Cronaca - I giudici amministrativi privilegiano l'interesse pubblico all'assunzione di nuovi agenti rispetto alle richieste di scorrimento dei ricorrenti
Il Tar del Lazio respinge il ricorso di due vigili urbani, di cui uno in servizio a Cassino, di sospendere la procedura di concorso pubblico, per l' assunzione di 13 nuovi agenti della polizia locale cassinate. I due vigili, tramite il loro legale, avevano chiesto ai giudici amministrativi la sospensione del concorso eccependo che prima del concorso il comune di Cassino avrebbe dovuto procedere con la loro assunzione a tempo indeterminato scorrendo la graduatoria del comune di Minturno.

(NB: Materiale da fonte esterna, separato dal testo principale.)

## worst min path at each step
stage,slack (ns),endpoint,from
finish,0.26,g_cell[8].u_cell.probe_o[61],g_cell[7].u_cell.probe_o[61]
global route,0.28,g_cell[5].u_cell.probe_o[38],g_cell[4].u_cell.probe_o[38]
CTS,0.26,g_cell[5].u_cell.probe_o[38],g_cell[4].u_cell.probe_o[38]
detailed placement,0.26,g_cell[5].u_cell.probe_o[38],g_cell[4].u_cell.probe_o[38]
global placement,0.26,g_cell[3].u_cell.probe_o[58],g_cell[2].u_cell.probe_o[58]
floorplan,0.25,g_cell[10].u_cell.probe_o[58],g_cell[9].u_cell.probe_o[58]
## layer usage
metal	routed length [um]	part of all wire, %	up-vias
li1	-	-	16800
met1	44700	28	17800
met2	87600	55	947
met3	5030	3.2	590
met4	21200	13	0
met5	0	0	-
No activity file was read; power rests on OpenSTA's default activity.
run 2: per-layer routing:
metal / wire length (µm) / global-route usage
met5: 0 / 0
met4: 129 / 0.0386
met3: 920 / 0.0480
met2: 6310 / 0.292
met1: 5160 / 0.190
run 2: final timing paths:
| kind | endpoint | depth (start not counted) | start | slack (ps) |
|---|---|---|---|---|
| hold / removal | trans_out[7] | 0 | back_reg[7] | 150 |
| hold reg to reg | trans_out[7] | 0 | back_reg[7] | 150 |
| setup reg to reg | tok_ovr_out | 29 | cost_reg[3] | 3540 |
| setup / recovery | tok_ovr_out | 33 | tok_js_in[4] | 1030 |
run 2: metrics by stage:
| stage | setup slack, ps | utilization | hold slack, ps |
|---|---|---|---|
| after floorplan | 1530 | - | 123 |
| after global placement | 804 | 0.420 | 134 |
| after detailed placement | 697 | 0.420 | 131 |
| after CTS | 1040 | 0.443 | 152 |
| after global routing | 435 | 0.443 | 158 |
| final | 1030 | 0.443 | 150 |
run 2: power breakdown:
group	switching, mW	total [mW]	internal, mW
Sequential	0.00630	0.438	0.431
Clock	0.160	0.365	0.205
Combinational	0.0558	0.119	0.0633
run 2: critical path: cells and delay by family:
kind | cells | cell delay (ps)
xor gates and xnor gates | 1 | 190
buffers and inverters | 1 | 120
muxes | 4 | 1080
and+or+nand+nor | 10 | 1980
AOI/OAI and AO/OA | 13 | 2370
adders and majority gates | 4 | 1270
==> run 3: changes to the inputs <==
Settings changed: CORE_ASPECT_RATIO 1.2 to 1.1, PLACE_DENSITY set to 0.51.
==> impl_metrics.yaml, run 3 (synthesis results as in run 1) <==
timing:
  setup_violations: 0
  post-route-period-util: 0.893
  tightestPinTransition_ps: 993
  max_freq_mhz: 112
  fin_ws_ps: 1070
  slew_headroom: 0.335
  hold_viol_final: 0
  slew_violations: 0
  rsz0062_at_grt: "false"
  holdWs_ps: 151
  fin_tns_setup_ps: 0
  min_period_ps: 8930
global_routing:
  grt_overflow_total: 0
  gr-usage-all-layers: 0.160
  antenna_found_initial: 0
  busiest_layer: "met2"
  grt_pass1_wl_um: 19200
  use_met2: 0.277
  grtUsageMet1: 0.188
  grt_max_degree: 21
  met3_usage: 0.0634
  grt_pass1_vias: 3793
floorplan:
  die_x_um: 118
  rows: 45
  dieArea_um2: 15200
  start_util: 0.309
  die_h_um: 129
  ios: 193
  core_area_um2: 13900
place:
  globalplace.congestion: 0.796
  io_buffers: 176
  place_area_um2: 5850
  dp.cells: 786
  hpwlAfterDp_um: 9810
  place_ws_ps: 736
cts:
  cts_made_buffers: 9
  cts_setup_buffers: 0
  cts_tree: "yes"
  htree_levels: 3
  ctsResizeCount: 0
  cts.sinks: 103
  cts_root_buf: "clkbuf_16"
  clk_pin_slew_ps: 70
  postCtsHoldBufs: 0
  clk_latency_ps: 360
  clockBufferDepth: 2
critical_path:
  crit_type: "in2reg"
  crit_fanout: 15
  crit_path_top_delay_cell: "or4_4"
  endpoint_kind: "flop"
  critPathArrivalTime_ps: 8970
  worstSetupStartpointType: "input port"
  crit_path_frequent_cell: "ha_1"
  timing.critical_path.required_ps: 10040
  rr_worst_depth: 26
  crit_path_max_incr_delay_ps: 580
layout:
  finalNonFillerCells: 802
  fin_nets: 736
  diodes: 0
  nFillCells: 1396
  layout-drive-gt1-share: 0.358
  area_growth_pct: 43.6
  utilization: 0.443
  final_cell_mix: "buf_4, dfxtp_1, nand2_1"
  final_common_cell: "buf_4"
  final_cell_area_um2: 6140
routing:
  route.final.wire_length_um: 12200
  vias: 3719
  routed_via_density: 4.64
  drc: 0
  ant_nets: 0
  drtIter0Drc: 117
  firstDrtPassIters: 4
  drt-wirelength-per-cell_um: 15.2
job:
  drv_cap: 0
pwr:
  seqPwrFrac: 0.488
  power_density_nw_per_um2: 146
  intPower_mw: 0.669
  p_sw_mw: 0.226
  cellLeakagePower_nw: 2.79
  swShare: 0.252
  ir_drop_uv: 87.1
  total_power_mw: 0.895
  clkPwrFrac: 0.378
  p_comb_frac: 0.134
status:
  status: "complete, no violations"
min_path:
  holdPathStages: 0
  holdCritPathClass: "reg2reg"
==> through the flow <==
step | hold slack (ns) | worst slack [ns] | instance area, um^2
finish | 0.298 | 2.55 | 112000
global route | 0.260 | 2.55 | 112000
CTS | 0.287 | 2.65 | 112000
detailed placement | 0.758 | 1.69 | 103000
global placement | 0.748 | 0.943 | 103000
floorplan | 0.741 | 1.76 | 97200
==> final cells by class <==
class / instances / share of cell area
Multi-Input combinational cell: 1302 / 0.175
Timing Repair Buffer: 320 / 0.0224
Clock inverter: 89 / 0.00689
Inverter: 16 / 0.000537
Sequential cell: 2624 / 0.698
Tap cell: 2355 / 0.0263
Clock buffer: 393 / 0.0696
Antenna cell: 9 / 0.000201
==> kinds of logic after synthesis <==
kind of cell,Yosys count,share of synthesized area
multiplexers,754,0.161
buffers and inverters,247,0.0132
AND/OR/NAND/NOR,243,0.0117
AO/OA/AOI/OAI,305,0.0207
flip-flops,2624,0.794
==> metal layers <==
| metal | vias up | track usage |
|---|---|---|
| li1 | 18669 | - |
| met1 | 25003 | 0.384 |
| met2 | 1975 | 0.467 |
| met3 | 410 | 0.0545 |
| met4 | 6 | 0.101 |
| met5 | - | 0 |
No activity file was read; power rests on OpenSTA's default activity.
$ cat src/piecewise_linear_interpolator_top_assert.svh
// Assertion macros for the piecewise linear interpolator.
// Used by pli_div and the top module in src; relies on clk_i and rst_ni in scope.
`ifndef PIECEWISE_LINEAR_INTERPOLATOR_TOP_ASSERT_SVH
`define PIECEWISE_LINEAR_INTERPOLATOR_TOP_ASSERT_SVH
// Implication checked at every rising clock edge outside reset.
`define PLI_ASSERT(lbl, prop, msg) \
  lbl: assert property (@(posedge clk_i) disable iff (!rst_ni) (prop)) else $error(msg);
// Plain condition checked at every rising clock edge outside reset.
`define PLI_CHECK(lbl, cond, msg) \
  lbl: assert property (@(posedge clk_i) disable iff (!rst_ni) (cond)) else $error(msg);
`endif

$ cat src/pli_pkg.sv
// Package for the piecewise linear interpolator: request and result types,
// operation codes, sizes and the sequencer state type. No dependencies.
`default_nettype none
package pli_pkg;
  localparam int MaxKnots   = 16;
  localparam int Components = 4;
  localparam int KnotW      = $clog2(MaxKnots);
  localparam int CompW      = $clog2(Components);
  localparam int ValAddrW   = KnotW + CompW;

  typedef enum logic [1:0] {
    OP_WRITE = 2'd0,
    OP_POS   = 2'd1,
    OP_SLOPE = 2'd2,
    OP_NONE  = 2'd3
  } op_e;

  localparam logic REG_EXTRAPOLATE = 1'b0;
  localparam logic REG_KNOT_COUNT  = 1'b1;

  typedef struct packed {
    logic [1:0]         operation;
    logic [3:0]         knot_index;
    logic [1:0]         component;
    logic signed [31:0] knot_time;
    logic signed [31:0] knot_value;
    logic signed [31:0] query_time;
  } req_t;

  typedef struct packed {
    logic signed [31:0] result_value;
    logic               error;
  } res_t;

  typedef enum logic [3:0] {
    ST_IDLE, ST_END_RD, ST_END_WT, ST_SRCH_RD, ST_SRCH_WT, ST_SEG_RD,
    ST_SEG_WT, ST_DIV_GO, ST_DIV_WT, ST_DONE
  } state_e;

  // divider request/response
  typedef struct packed {
    logic        start;
    logic [63:0] num;
    logic [32:0] den;
  } div_req_t;

  typedef struct packed {
    logic        busy;
    logic        done;
    logic [63:0] quo;
  } div_rsp_t;
endpackage
`default_nettype wire

$ cat src/pli_div.sv
// Iterative unsigned restoring divider, one quotient bit per cycle.
// Depends on pli_pkg.
`default_nettype none
`include "piecewise_linear_interpolator_top_assert.svh"
module pli_div (
  input  wire logic            clk_i,
  input  wire logic            rst_ni,
  input  wire pli_pkg::div_req_t req_i,
  output pli_pkg::div_rsp_t    rsp_o
);
  import pli_pkg::*;
  logic [63:0] quo_q, quo_d;
  logic [32:0] rem_q, rem_d;
  logic [32:0] den_q, den_d;
  logic [6:0]  cnt_q, cnt_d;
  logic        busy_q, busy_d, done_q, done_d;
  logic [33:0] trial;

  assign trial = {rem_q, quo_q[63]} - {1'b0, den_q};

  always_comb begin
    quo_d = quo_q; rem_d = rem_q; den_d = den_q; cnt_d = cnt_q;
    busy_d = busy_q; done_d = 1'b0;
    if (req_i.start) begin
      quo_d = req_i.num; rem_d = '0; den_d = req_i.den; cnt_d = 7'd64; busy_d = 1'b1;
    end else if (busy_q) begin
      if (!trial[33]) begin
        rem_d = trial[32:0]; quo_d = {quo_q[62:0], 1'b1};
      end else begin
        rem_d = {rem_q[31:0], quo_q[63]}; quo_d = {quo_q[62:0], 1'b0};
      end
      cnt_d = cnt_q - 7'd1;
      if (cnt_q == 7'd1) begin
        busy_d = 1'b0; done_d = 1'b1;
      end
    end
  end

  always_ff @(posedge clk_i or negedge rst_ni) begin
    if (!rst_ni) begin
      busy_q <= 1'b0; done_q <= 1'b0; cnt_q <= '0;
    end else begin
      busy_q <= busy_d; done_q <= done_d; cnt_q <= cnt_d;
    end
  end
  always_ff @(posedge clk_i) begin
    quo_q <= quo_d; rem_q <= rem_d; den_q <= den_d;
  end

  assign rsp_o.busy = busy_q;
  assign rsp_o.done = done_q;
  assign rsp_o.quo  = quo_q;

  `PLI_ASSERT(a_div_done, done_q |-> $past(busy_q), "divider done without run")
  `PLI_ASSERT(a_div_excl, !(done_q && busy_q), "divider done while busy")
  `PLI_ASSERT(a_div_start, req_i.start |=> busy_q && cnt_q == 7'd64, "divider start lost")
endmodule
`default_nettype wire

$ cat config.mk
export PLATFORM = sky130hd
export DESIGN_NAME = pli_div
export DESIGN_NICKNAME = d
export VERILOG_FILES = /design/src/pli_pkg.sv /design/src/pli_div.sv
export VERILOG_INCLUDE_DIRS = /design/src /design/src/src
export SDC_FILE = /design/constraint.sdc
export NUM_CORES = 1
export LEC_CHECK = 0
export ABC_AREA = 1
export ABC_CLOCK_PERIOD_IN_PS = 2800
export BUFFER_PORTS_ARGS = -buffer_cell sky130_fd_sc_hd__buf_2
export CORE_MARGIN = 4
export CORE_UTILIZATION = 33
export CTS_BUF_LIST = sky130_fd_sc_hd__clkbuf_16
export DETAILED_ROUTE_END_ITERATION = 7
export PLACE_DENSITY = 0.61
export SLEW_MARGIN = 10
export SYNTH_ARGS = -nofsm -noshare
export SYNTH_HDL_FRONTEND = slang
export SYNTH_SLANG_ARGS = --single-unit
$ cat constraint.sdc
create_clock -name clk_i -period 2.8 [get_ports clk_i]
set_clock_uncertainty 0.2 [all_clocks]
set_input_delay 0.56 -clock clk_i [delete_from_list [all_inputs] [get_ports clk_i]]
set_output_delay 0.56 -clock clk_i [all_outputs]
set_load 0.01 [all_outputs]
==> summary.txt, run 1 <==
H-tree Lvls -> 4
Yosys reg bits -> 139
Final Cycle Share -> 0.937
Slew Limit Fails -> 0
Bufs on Longest Clock Path -> 2
Worst setup EP type -> flop
Total Neg Setup Slack -> 0 ns
Post-DR wirelength/cell -> 14.4 um
GPL Wtd Cong -> 0.945
GRT Total Usage -> 0.175
Synth Area in XOR/XNOR -> 0.0163
Vias in the first global route -> 7,779
Layout Area Growth over Synthesis -> 21.5%
CTS clk-pin slew, worst paths -> 0.07 ns
Fillers -> 2,659
Drt pass-1 iters -> 5
Largest family of logic cells by synthesized area -> simple AND/OR/NAND/NOR gates
Hold worst-path end -> den_q[0]
Via count -> 7,724
Critical path class -> flop to flop
Row count -> 58
Synth Area in Compound Gates -> 0.0230
R2R Path Start -> den_q[20]
Worst min-delay path startpoint -> req_i[0]
Power per cell area -> 740 nW/um2
Worst-Skew Late Latency -> 0.43 ns
Yosys warning count -> 0
DP Area -> 9850 um2
Max-Slew Margin vs Limit -> 0.598
DRC marker count from the first detailed-route iteration -> 430
RSZ-0062 raised after global routing -> false
Total CTS buffers -> 17
Fin Hold WS -> 0.104 ns
Mapped Cells -> 1,201
First-pass GRT wire length -> 40,100 um
Initial core utilization -> 0.339
Post-route cell area -> 10,500 um2
Largest net degree at the start of global routing -> 71
Port bufs -> 165
Die area -> 28,700 um2
Post-synthesis mux area share -> 0
Leak -> 5.77 nW
Startpoint Class -> flop
Antenna diodes -> 0
Worst reg2reg setup slack -> 0.18 ns
Max-cap violations -> 0
Final net count -> 1,510
Total grt overflow -> 0
DR vias/cell -> 4.50
Clk root buf -> clkbuf_16
Outcome -> complete, no violations
Mapped Avg Cell Area -> 7.16 um2
Post-Syn Nets -> 1,337
VDD IR max -> 0.378 mV
DP HPWL -> 18,900 um
Fmax achieved -> 381 MHz
Hold Path Depth -> 1
Initial antenna violation count -> 0
Final Hold Viols -> 0
Adder-Cell Fraction of Synth Area -> 0.0532
Total power -> 7.73 mW
Minimum clock period after layout -> 2.62 ns
Yosys cell types -> 36
Post-synthesis sequential area ratio -> 0.442
Layout cell share with drive strength beyond 1 -> 0.181
Core area -> 25,400 um2
Die W -> 169 um
DRT antenna net count -> 0
DRC violations left -> 0
R2R depth -> 11
DRT Wirelength -> 24,700 um
Die height -> 169 um
Final setup fails -> 0
Reg-to-reg endpoint -> quo_q[0]
I/O pins -> 166
Required @ worst endpoint -> 2.75 ns
Measured slew at the worst slew-check pin -> 0.603 ns
Simple-gate share of the synthesized area -> 0.354
Critical Path AT -> 2.58 ns
Worst hold path type -> input port to flop
Clk sinks -> 139
Mapped Area -> 8600 um2
Critical-path maximum fanout -> 13
Clock tree from TritonCTS -> done
critical path: stages, from the launching register on:
cell      delay [ns]
edfxtp_1        0.34
inv_1           0.05
ha_1            0.35
nand2_1         0.14
nor2_1          0.24
nand2_1         0.13
nor2_1          0.20
nand2_4         0.10
nand2_4         0.09
nand2_4         0.14
nand2_4         0.28
o21ai_1         0.09
where the power goes:
| group | internal, mW | total, mW | switching (mW) |
|---|---|---|---|
| sequential | 2.52 | 2.72 | 0.200 |
| clock | 1.25 | 2.26 | 1.01 |
| combinational | 0.999 | 2.75 | 1.75 |
sequential cells by signal (all words and copies together) (netlist names):
signal,flops
busy_q,1
quo_q,64
cnt_q,7
done_q,1
rem_q,33
den_q,33
cell families after synthesis:
logic type                 Yosys count
buffers and inverters              242
adders and majority gates           36
xor gates and xnor gates            16
and+or+nand+nor                    732
DFF                                139
AOI/OAI and AO/OA                   36
cell usage after synthesis:
cell / n / share of area
nand2_1: 532 / 0.23
a21oi_1: 22 / 0.013
nand4_1: 10 / 0.0073
buf_6: 3 / 0.0039
a21oi_2: 1 / 0.0010
and2_1: 3 / 0.0022
nor2_2: 2 / 0.0015
nand2_4: 5 / 0.0065
and3_1: 1 / 0.00073
fa_1: 1 / 0.0023
buf_2: 4 / 0.0023
inv_1: 207 / 0.090
nor3_1: 7 / 0.0041
nand3_2: 3 / 0.0035
xnor2_1: 12 / 0.012
buf_4: 3 / 0.0026
inv_2: 3 / 0.0013
edfxtp_1: 97 / 0.34
o21ai_0: 6 / 0.0035
nor4_1: 2 / 0.0015
nand2_2: 14 / 0.010
xor2_1: 4 / 0.0041
nand3b_1: 5 / 0.0044
nor2_1: 48 / 0.021
o22ai_1: 1 / 0.00073
ha_1: 35 / 0.051
nand3_1: 98 / 0.057
o21a_1: 1 / 0.00087
a21o_1: 1 / 0.00087
nor2_4: 2 / 0.0026
o21bai_1: 3 / 0.0026
dfxtp_1: 33 / 0.077
dfrtp_1: 9 / 0.026
clkbuf_1: 21 / 0.0092
buf_8: 1 / 0.0017
o21ai_1: 1 / 0.00058
layer usage:
layer  track usage  wire length, um  vias up
met2         0.284            11200      237
li1              -                -     4042
met3        0.0450             1860       26
met5             0                0        -
met4        0.0560              436        0
met1         0.229            11300     3419
stage by stage:
step,cells,worst slack [ns],util
finish,1717,0.175,0.412
global route,1717,0.00832,0.412
CTS,1716,0.0766,0.411
detailed placement,1683,0.0988,0.388
global placement,1683,0.0949,0.388
floorplan,1201,0.0299,-
cell type report:
| class | count | area, um2 | share of cell area |
|---|---|---|---|
| tap | 330 | 413 | 0.0395 |
| sequential | 139 | 3800 | 0.363 |
| multi-input combinational | 820 | 3860 | 0.369 |
| timing repair buffer | 186 | 1010 | 0.0969 |
| clock inverter | 15 | 155 | 0.0148 |
| inverter | 210 | 788 | 0.0754 |
| clock buffer | 17 | 425 | 0.0407 |
how the worst max path moves through the flow:
stage	from	endpoint	slack, ns
floorplan	req_i[97]	quo_q[0]	0.03
global placement	quo_q[63]	rem_q[24]	0.09
detailed placement	quo_q[63]	rem_q[24]	0.1
CTS	quo_q[63]	rem_q[24]	0.08
global route	den_q[10]	rem_q[3]	0.008
finish	den_q[20]	quo_q[0]	0.18
cell usage in the layout, fill, tap and decap left out, drive strengths merged:
| master | n |
|---|---|
| xnor2 | 12 |
| dlygate4sd3 | 1 |
| buf | 185 |
| a21oi | 23 |
| fa | 1 |
| nand3b | 5 |
| nor3 | 7 |
| dfrtp | 9 |
| nand2 | 551 |
| nor4 | 2 |
| nor2 | 52 |
| a21o | 1 |
| clkinv | 3 |
| clkinvlp | 4 |
| o21a | 1 |
| clkbuf | 17 |
| nand3 | 101 |
| and2 | 3 |
| inv | 217 |
| xor2 | 4 |
| bufinv | 1 |
| nand4 | 10 |
| o21ai | 7 |
| and3 | 1 |
| o21bai | 3 |
| dfxtp | 33 |
| o22ai | 1 |
| edfxtp | 97 |
| ha | 35 |
repair_timing:
item,CTS,global route
setup buffers,0,1
endpoints found under the hold margin,9,0
endpoints found under the setup margin,0,21
hold buffers,1,0
resized for setup,0,3
(Power assumes the default switching activity.)
==> inputs of run 2 (changes only) <==
- CORE_UTILIZATION: 33 -> 40
- PLACE_DENSITY: 0.61 -> 0.7
==> run 2 against run 1 <==
  * Clock power up 5%
  * Final cell count decreased by 3.6%
  * Combinational power hardly changed
  * Largest power group unchanged
  * Sequential share of layout area is 0.17 points higher
  * Final area shrank 0.47%
  * Register-to-register slack better by 0.04 ns
==> summary.txt, run 2 (same netlist as run 1, synthesis figures left out) <==
Outcome -> complete, no violations (unchanged)
Measured slew at the worst slew-check pin -> 0.655 ns (was 0.603 ns)
Via count -> 7,895 (was 7,724)
DRC violations left -> 0 (unchanged)
GR Layer Usage met3 -> 0.0523 (was 0.0450)
Final net count -> 1,504 (was 1,510)
Antenna diodes -> 0 (unchanged)
I/O pins -> 166 (unchanged)
Most crowded layer after global routing -> met2 (unchanged)
Crit-path max cell delay -> 0.37 ns (was 0.35 ns)
CTS clk-pin slew, worst paths -> 0.07 ns (about the same)
Critical Path AT -> 2.70 ns (was 2.58 ns)
Die height -> 155 um (was 169 um)
Top reg by flops -> quo_q (unchanged)
Slew Limit Fails -> 0 (unchanged)
Clock tree from TritonCTS -> done (unchanged)
Die W -> 155 um (was 169 um)
H-tree Lvls -> 4 (unchanged)
Critical path, cell by cell -> inv_1, ha_1, nand2_2, nor2_4, nand3_1, nand3_2, nand2_2, nand2_2, nand2_4, nand2_4, nand2_8, nand2_2, buf_4, nand2_1, nand3_1, nand2_1 (was inv_1, ha_1, nand2_1, nor2_1, nand2_1, nor2_1, nand2_4, nand2_4, nand2_4, nand2_4, o21ai_1)
GPL Wtd Cong -> 0.992 (was 0.945)
CP top delay family -> simple AND/OR/NAND/NOR gates (unchanged)
Required @ worst endpoint -> 2.92 ns (was 2.75 ns)
Bufs on Longest Clock Path -> 2 (unchanged)
Leak -> 5.78 nW (was 5.77 nW)
Non-filler cells, final -> 1,656 (was 1,717)
Layout cell share with drive strength beyond 1 -> 0.179 (was 0.181)
Largest net degree at the start of global routing -> 62 (was 71)
DP Cell Count -> 1,623 (was 1,683)
Final setup fails -> 0 (unchanged)
Postcts setup bufs -> 0 (unchanged)
DP HPWL -> 19,000 um (was 18,900 um)
Worst-Skew Late Latency -> 0.43 ns (about the same)
Worst path slowest cell -> ha_1 (unchanged)
Post-DR wirelength/cell -> 15.0 um (was 14.4 um)
Met1 usage -> 0.280 (was 0.229)
Initial antenna violation count -> 1 (was 0)
DRT antenna net count -> 0 (unchanged)
Clk sinks -> 139 (unchanged)
Total Neg Setup Slack -> 0 ns (unchanged)
Critical path class -> flop to flop (unchanged)
First-pass GRT wire length -> 40,200 um (was 40,100 um)
Final Cycle Share -> 0.924 (was 0.937)
Startpoint Class -> flop (unchanged)
Power per cell area -> 757 nW/um2 (was 740 nW/um2)
RSZ-0062 raised after global routing -> false (unchanged)
Core area -> 21,100 um2 (was 25,400 um2)
Initial core utilization -> 0.408 (was 0.339)
Most common cell after layout, fill and taps aside -> nand2_1 (unchanged)
Minimum clock period after layout -> 2.59 ns (was 2.62 ns)
CP bufs+invs -> 2 (was 1)
DRC marker count from the first detailed-route iteration -> 558 (was 430)
Final Hold Viols -> 0 (unchanged)
DR vias/cell -> 4.77 (was 4.50)
Total grt overflow -> 0 (unchanged)
Max-cap violations -> 0 (unchanged)
Row count -> 53 (was 58)
Worst setup EP type -> flop (unchanged)
Port bufs -> 165 (unchanged)
Largest registers -> quo_q x64, den_q x33, rem_q x33 (unchanged)
Layout Area Growth over Synthesis -> 21.0% (was 21.5%)
Crit-path most repeated cell -> nand2_2 (was nand2_4)
VDD IR max -> 0.387 mV (was 0.378 mV)
Commonest cells after routing, fill and taps aside -> 530 x nand2_1, 206 x inv_1, 164 x buf_2 (unchanged)
DRT Wirelength -> 24,800 um (was 24,700 um)
Fmax achieved -> 387 MHz (was 381 MHz)
Worst hold path type -> input port to flop (unchanged)
Vias in the first global route -> 7,870 (was 7,779)
GRT Total Usage -> 0.211 (was 0.175)
Total CTS buffers -> 17 (unchanged)
Die area -> 23,900 um2 (was 28,700 um2)
Clk root buf -> clkbuf_16 (unchanged)
Max-Slew Margin vs Limit -> 0.563 (was 0.598)
Drt pass-1 iters -> 5 (unchanged)
Critical-path maximum fanout -> 17 (was 13)
Number of flip-flops in the largest register -> 64 (unchanged)
Routing usage on met2 -> 0.337 (was 0.284)
[run 2: layout make-up]
cell class                      count  area, um2
Multi-Input combinational cell    820       3880
Clock buffer                       17        425
Tap cell                          275        344
Inverter                          210        788
Timing Repair Buffer              180        968
Fill cell                        2135      10700
Clock inverter                     15        195
Sequential cell                   139       3800
[run 2: final timing paths]
path | start | to | slack [ns] | depth (start not counted)
max | den_q[8] | rem_q[23] | 0.21 | 16
min | req_i[28] | den_q[28] | 0.10 | 1
max reg2reg | den_q[8] | rem_q[23] | 0.21 | 16
min reg2reg | rem_q[29] | rem_q[29] | 0.28 | 2
max in group asynchronous | rst_ni | cnt_q[0] | 1.89 | 2
min in group asynchronous | rst_ni | cnt_q[4] | 0.32 | 2
[run 2: through the flow]
stage	area (um2)	power, mW	hold slack (ns)	setup WS [ns]	utilization
floorplan	8600	4.70	0.0644	0.0299	-
global placement	9740	5.47	0.220	0.123	0.462
detailed placement	9740	5.49	0.226	0.117	0.462
CTS	10400	7.90	0.0812	0.109	0.492
global route	10400	8.44	0.0819	0.00178	0.493
finish	10400	7.87	0.101	0.213	0.493
[run 2: worst reg2reg max path: stages, from the launching register on]
cell      delay (ns)
edfxtp_1        0.34
inv_1           0.04
ha_1            0.37
nand2_2         0.13
nor2_4          0.17
nand3_1         0.10
nand3_2         0.17
nand2_2         0.07
nand2_2         0.10
nand2_4         0.08
nand2_4         0.11
nand2_8         0.12
nand2_2         0.09
buf_4           0.17
nand2_1         0.07
nand3_1         0.10
nand2_1         0.06
[run 2: power by group]
part	total (mW)	internal (mW)	switching, mW
logic	2.77	1.00	1.77
clock network	2.38	1.30	1.08
registers	2.72	2.52	0.200
[run 2: per-layer routing]
layer  up-vias  part of all wire
met5         -           0.00028
li1       4041                 -
met1      3564              0.46
met3        35             0.066
met4         2             0.024
met2       253              0.45
[run 2: what timing repair did]
action | in CTS | in global routing
gates resized for setup | 0 | 6
endpoints found under the hold margin | 9 | 0
setup endpoints to repair | 0 | 20
hold buffers | 1 | 0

Malgrado il ricorso, molto articolato, da parte dei ricorrenti, la presidente dottoressa Scala con i consiglieri Francesca Romano ed Emanuela Traina (estensore) non sono stati dello stesso parere, in particolare c'è un passaggio abbastanza significativo nella sentenza: "... nel bilanciamento degli opposti interessi deve essere data in questa sede, prevalenza a quello pubblico, all' avvio della procedura concorsuale ..."
I giudici amministrativi, hanno compensato le spese di giudizio.